- _BRIEF_: Each entry below must appear in the answer exactly as written.

- _INPUT DATA_:
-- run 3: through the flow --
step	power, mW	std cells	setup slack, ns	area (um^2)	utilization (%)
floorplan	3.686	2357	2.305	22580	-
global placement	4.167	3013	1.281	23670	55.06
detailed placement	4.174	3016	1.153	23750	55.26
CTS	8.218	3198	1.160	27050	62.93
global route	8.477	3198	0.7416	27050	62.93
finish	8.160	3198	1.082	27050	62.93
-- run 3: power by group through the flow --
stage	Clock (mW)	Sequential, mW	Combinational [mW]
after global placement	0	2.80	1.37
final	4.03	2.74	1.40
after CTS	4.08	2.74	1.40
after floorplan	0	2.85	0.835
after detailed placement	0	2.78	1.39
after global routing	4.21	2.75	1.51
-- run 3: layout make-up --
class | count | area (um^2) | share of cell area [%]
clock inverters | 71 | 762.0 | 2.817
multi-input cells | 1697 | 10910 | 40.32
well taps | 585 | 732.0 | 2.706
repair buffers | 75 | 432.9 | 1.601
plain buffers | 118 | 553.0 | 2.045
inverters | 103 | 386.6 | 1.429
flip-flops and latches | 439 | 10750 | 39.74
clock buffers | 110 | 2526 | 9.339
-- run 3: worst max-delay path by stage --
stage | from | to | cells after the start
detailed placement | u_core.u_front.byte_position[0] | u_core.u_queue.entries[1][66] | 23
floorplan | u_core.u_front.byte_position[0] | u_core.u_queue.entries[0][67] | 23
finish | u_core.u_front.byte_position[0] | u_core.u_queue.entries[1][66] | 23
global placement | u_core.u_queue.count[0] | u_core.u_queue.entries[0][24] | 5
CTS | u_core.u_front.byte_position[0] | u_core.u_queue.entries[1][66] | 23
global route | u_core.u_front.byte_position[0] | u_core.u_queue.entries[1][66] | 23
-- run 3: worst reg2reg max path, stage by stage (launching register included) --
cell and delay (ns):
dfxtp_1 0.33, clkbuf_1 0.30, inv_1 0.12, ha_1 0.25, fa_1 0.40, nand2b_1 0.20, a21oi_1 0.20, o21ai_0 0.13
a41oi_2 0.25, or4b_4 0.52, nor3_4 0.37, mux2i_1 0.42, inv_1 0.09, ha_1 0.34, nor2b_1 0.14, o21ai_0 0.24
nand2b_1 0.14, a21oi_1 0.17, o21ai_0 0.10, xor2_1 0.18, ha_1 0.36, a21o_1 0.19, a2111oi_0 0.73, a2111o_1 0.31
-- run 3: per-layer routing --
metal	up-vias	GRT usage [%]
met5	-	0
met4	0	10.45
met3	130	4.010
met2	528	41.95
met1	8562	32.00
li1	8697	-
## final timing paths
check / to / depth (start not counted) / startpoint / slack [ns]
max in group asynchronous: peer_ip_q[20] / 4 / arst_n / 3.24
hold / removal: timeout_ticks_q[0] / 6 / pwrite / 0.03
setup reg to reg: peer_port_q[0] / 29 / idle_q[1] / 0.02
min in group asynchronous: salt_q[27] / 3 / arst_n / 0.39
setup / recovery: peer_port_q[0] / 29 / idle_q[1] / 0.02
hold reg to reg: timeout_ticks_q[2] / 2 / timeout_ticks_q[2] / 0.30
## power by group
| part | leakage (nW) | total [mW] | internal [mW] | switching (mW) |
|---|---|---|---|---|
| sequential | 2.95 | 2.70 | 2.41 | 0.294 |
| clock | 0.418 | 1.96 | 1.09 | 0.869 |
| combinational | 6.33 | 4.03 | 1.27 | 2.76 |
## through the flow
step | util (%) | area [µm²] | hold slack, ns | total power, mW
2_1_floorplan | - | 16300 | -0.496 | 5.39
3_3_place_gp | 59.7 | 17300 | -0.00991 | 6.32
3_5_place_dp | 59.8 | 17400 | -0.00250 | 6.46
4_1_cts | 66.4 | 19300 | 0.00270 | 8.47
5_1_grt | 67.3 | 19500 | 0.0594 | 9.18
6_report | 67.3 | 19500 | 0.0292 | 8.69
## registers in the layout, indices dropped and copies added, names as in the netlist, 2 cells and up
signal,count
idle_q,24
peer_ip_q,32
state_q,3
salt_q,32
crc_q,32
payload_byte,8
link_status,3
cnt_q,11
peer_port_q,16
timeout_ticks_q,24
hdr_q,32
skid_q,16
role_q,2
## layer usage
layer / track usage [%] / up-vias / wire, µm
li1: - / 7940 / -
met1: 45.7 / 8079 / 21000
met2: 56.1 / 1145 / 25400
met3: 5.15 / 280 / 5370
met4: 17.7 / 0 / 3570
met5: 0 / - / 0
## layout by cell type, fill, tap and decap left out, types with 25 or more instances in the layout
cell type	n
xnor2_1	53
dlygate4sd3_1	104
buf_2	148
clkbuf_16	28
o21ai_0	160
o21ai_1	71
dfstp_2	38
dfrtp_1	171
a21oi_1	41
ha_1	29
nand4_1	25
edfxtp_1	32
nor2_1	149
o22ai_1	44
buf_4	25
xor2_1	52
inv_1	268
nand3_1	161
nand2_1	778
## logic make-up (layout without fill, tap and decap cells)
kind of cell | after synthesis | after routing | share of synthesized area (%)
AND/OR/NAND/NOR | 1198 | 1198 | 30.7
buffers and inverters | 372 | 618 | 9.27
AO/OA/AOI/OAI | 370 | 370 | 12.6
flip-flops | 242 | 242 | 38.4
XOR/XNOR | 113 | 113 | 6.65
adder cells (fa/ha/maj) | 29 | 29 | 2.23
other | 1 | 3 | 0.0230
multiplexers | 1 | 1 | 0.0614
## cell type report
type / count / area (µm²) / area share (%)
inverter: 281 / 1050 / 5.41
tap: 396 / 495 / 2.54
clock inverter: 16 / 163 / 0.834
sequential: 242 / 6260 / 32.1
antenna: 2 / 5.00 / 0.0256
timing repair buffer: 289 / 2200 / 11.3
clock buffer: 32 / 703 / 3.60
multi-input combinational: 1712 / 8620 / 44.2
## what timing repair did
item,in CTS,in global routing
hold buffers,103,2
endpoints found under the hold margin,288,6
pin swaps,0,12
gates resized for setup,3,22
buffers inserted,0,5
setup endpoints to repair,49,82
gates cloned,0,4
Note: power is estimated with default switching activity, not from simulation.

- _RESPONSE TO THIS TASK_:
-- run 3: through the flow --
step	power, mW	std cells	setup slack, ns	area (um^2)	utilization (%)
floorplan	3.686	2357	2.305	22580	-
global placement	4.167	3013	1.281	23670	55.06
detailed placement	4.174	3016	1.153	23750	55.26
CTS	8.218	3198	1.160	27050	62.93
global route	8.477	3198	0.7416	27050	62.93
finish	8.160	3198	1.082	27050	62.93
-- run 3: power by group through the flow --
stage	Clock (mW)	Sequential, mW	Combinational [mW]
after global placement	0	2.80	1.37
final	4.03	2.74	1.40
after CTS	4.08	2.74	1.40
after floorplan	0	2.85	0.835
after detailed placement	0	2.78	1.39
after global routing	4.21	2.75	1.51
-- run 3: layout make-up --
class | count | area (um^2) | share of cell area [%]
clock inverters | 71 | 762.0 | 2.817
multi-input cells | 1697 | 10910 | 40.32
well taps | 585 | 732.0 | 2.706
repair buffers | 75 | 432.9 | 1.601
plain buffers | 118 | 553.0 | 2.045
inverters | 103 | 386.6 | 1.429
flip-flops and latches | 439 | 10750 | 39.74
clock buffers | 110 | 2526 | 9.339
-- run 3: worst max-delay path by stage --
stage | from | to | cells after the start
detailed placement | u_core.u_front.byte_position[0] | u_core.u_queue.entries[1][66] | 23
floorplan | u_core.u_front.byte_position[0] | u_core.u_queue.entries[0][67] | 23
finish | u_core.u_front.byte_position[0] | u_core.u_queue.entries[1][66] | 23
global placement | u_core.u_queue.count[0] | u_core.u_queue.entries[0][24] | 5
CTS | u_core.u_front.byte_position[0] | u_core.u_queue.entries[1][66] | 23
global route | u_core.u_front.byte_position[0] | u_core.u_queue.entries[1][66] | 23
-- run 3: worst reg2reg max path, stage by stage (launching register included) --
cell and delay (ns):
dfxtp_1 0.33, clkbuf_1 0.30, inv_1 0.12, ha_1 0.25, fa_1 0.40, nand2b_1 0.20, a21oi_1 0.20, o21ai_0 0.13
a41oi_2 0.25, or4b_4 0.52, nor3_4 0.37, mux2i_1 0.42, inv_1 0.09, ha_1 0.34, nor2b_1 0.14, o21ai_0 0.24
nand2b_1 0.14, a21oi_1 0.17, o21ai_0 0.10, xor2_1 0.18, ha_1 0.36, a21o_1 0.19, a2111oi_0 0.73, a2111o_1 0.31
-- run 3: per-layer routing --
metal	up-vias	GRT usage [%]
met5	-	0
met4	0	10.45
met3	130	4.010
met2	528	41.95
met1	8562	32.00
li1	8697	-
## final timing paths
check / to / depth (start not counted) / startpoint / slack [ns]
max in group asynchronous: peer_ip_q[20] / 4 / arst_n / 3.24
hold / removal: timeout_ticks_q[0] / 6 / pwrite / 0.03
setup reg to reg: peer_port_q[0] / 29 / idle_q[1] / 0.02
min in group asynchronous: salt_q[27] / 3 / arst_n / 0.39
setup / recovery: peer_port_q[0] / 29 / idle_q[1] / 0.02
hold reg to reg: timeout_ticks_q[2] / 2 / timeout_ticks_q[2] / 0.30
## power by group
| part | leakage (nW) | total [mW] | internal [mW] | switching (mW) |
|---|---|---|---|---|
| sequential | 2.95 | 2.70 | 2.41 | 0.294 |
| clock | 0.418 | 1.96 | 1.09 | 0.869 |
| combinational | 6.33 | 4.03 | 1.27 | 2.76 |
## through the flow
step | util (%) | area [µm²] | hold slack, ns | total power, mW
2_1_floorplan | - | 16300 | -0.496 | 5.39
3_3_place_gp | 59.7 | 17300 | -0.00991 | 6.32
3_5_place_dp | 59.8 | 17400 | -0.00250 | 6.46
4_1_cts | 66.4 | 19300 | 0.00270 | 8.47
5_1_grt | 67.3 | 19500 | 0.0594 | 9.18
6_report | 67.3 | 19500 | 0.0292 | 8.69
## registers in the layout, indices dropped and copies added, names as in the netlist, 2 cells and up
signal,count
idle_q,24
peer_ip_q,32
state_q,3
salt_q,32
crc_q,32
payload_byte,8
link_status,3
cnt_q,11
peer_port_q,16
timeout_ticks_q,24
hdr_q,32
skid_q,16
role_q,2
## layer usage
layer / track usage [%] / up-vias / wire, µm
li1: - / 7940 / -
met1: 45.7 / 8079 / 21000
met2: 56.1 / 1145 / 25400
met3: 5.15 / 280 / 5370
met4: 17.7 / 0 / 3570
met5: 0 / - / 0
## layout by cell type, fill, tap and decap left out, types with 25 or more instances in the layout
cell type	n
xnor2_1	53
dlygate4sd3_1	104
buf_2	148
clkbuf_16	28
o21ai_0	160
o21ai_1	71
dfstp_2	38
dfrtp_1	171
a21oi_1	41
ha_1	29
nand4_1	25
edfxtp_1	32
nor2_1	149
o22ai_1	44
buf_4	25
xor2_1	52
inv_1	268
nand3_1	161
nand2_1	778
## logic make-up (layout without fill, tap and decap cells)
kind of cell | after synthesis | after routing | share of synthesized area (%)
AND/OR/NAND/NOR | 1198 | 1198 | 30.7
buffers and inverters | 372 | 618 | 9.27
AO/OA/AOI/OAI | 370 | 370 | 12.6
flip-flops | 242 | 242 | 38.4
XOR/XNOR | 113 | 113 | 6.65
adder cells (fa/ha/maj) | 29 | 29 | 2.23
other | 1 | 3 | 0.0230
multiplexers | 1 | 1 | 0.0614
## cell type report
type / count / area (µm²) / area share (%)
inverter: 281 / 1050 / 5.41
tap: 396 / 495 / 2.54
clock inverter: 16 / 163 / 0.834
sequential: 242 / 6260 / 32.1
antenna: 2 / 5.00 / 0.0256
timing repair buffer: 289 / 2200 / 11.3
clock buffer: 32 / 703 / 3.60
multi-input combinational: 1712 / 8620 / 44.2
## what timing repair did
item,in CTS,in global routing
hold buffers,103,2
endpoints found under the hold margin,288,6
pin swaps,0,12
gates resized for setup,3,22
buffers inserted,0,5
setup endpoints to repair,49,82
gates cloned,0,4
Note: power is estimated with default switching activity, not from simulation.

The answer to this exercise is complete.